**Work request**: Return every line from the one with "a2111o_1: 1 / 11.3" through the one with "area share, %", inclusive, exactly as it appears below.

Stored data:

-.-.-

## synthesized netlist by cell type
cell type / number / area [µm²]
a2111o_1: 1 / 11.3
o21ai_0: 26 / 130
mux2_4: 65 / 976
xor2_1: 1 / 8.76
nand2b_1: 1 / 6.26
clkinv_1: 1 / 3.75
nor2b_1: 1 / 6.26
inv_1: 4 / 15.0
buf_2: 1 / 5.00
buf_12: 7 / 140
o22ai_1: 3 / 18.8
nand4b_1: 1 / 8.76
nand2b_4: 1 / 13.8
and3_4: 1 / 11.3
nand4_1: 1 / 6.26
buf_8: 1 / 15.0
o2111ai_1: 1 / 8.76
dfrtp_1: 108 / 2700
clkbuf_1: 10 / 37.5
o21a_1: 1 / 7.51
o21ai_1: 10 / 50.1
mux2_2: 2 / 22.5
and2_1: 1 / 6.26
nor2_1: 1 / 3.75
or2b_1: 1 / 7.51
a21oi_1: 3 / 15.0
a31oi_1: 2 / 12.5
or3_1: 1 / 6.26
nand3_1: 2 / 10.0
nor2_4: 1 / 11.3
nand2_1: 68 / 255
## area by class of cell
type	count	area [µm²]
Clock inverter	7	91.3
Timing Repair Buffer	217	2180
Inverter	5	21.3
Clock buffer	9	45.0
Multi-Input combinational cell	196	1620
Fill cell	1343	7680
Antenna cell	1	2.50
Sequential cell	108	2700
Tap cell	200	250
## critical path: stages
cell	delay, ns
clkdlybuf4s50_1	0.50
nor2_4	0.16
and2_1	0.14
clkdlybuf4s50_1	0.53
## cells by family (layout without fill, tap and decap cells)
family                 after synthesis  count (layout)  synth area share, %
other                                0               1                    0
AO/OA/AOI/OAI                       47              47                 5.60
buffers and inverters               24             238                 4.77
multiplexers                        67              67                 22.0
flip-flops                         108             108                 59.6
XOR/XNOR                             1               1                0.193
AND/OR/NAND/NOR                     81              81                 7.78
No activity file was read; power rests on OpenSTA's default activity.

-.-.-

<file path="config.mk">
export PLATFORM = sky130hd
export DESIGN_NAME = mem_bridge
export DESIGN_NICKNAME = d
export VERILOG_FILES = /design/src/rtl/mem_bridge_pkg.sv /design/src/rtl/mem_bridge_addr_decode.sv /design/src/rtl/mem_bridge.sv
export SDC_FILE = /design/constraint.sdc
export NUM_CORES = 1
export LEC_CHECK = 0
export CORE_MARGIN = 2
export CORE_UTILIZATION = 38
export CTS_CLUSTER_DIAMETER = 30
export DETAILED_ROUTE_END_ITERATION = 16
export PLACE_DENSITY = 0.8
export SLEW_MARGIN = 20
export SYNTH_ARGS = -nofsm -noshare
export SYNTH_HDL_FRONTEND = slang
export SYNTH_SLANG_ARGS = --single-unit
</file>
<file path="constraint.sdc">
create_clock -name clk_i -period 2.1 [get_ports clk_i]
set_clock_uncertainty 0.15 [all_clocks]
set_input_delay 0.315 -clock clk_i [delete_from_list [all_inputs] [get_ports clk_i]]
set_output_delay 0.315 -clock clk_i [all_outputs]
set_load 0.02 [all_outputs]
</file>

-.-.-

**Task solution**:
a2111o_1: 1 / 11.3
o21ai_0: 26 / 130
mux2_4: 65 / 976
xor2_1: 1 / 8.76
nand2b_1: 1 / 6.26
clkinv_1: 1 / 3.75
nor2b_1: 1 / 6.26
inv_1: 4 / 15.0
buf_2: 1 / 5.00
buf_12: 7 / 140
o22ai_1: 3 / 18.8
nand4b_1: 1 / 8.76
nand2b_4: 1 / 13.8
and3_4: 1 / 11.3
nand4_1: 1 / 6.26
buf_8: 1 / 15.0
o2111ai_1: 1 / 8.76
dfrtp_1: 108 / 2700
clkbuf_1: 10 / 37.5
o21a_1: 1 / 7.51
o21ai_1: 10 / 50.1
mux2_2: 2 / 22.5
and2_1: 1 / 6.26
nor2_1: 1 / 3.75
or2b_1: 1 / 7.51
a21oi_1: 3 / 15.0
a31oi_1: 2 / 12.5
or3_1: 1 / 6.26
nand3_1: 2 / 10.0
nor2_4: 1 / 11.3
nand2_1: 68 / 255
## area by class of cell
type	count	area [µm²]
Clock inverter	7	91.3
Timing Repair Buffer	217	2180
Inverter	5	21.3
Clock buffer	9	45.0
Multi-Input combinational cell	196	1620
Fill cell	1343	7680
Antenna cell	1	2.50
Sequential cell	108	2700
Tap cell	200	250
## critical path: stages
cell	delay, ns
clkdlybuf4s50_1	0.50
nor2_4	0.16
and2_1	0.14
clkdlybuf4s50_1	0.53
## cells by family (layout without fill, tap and decap cells)
family                 after synthesis  count (layout)  synth area share, %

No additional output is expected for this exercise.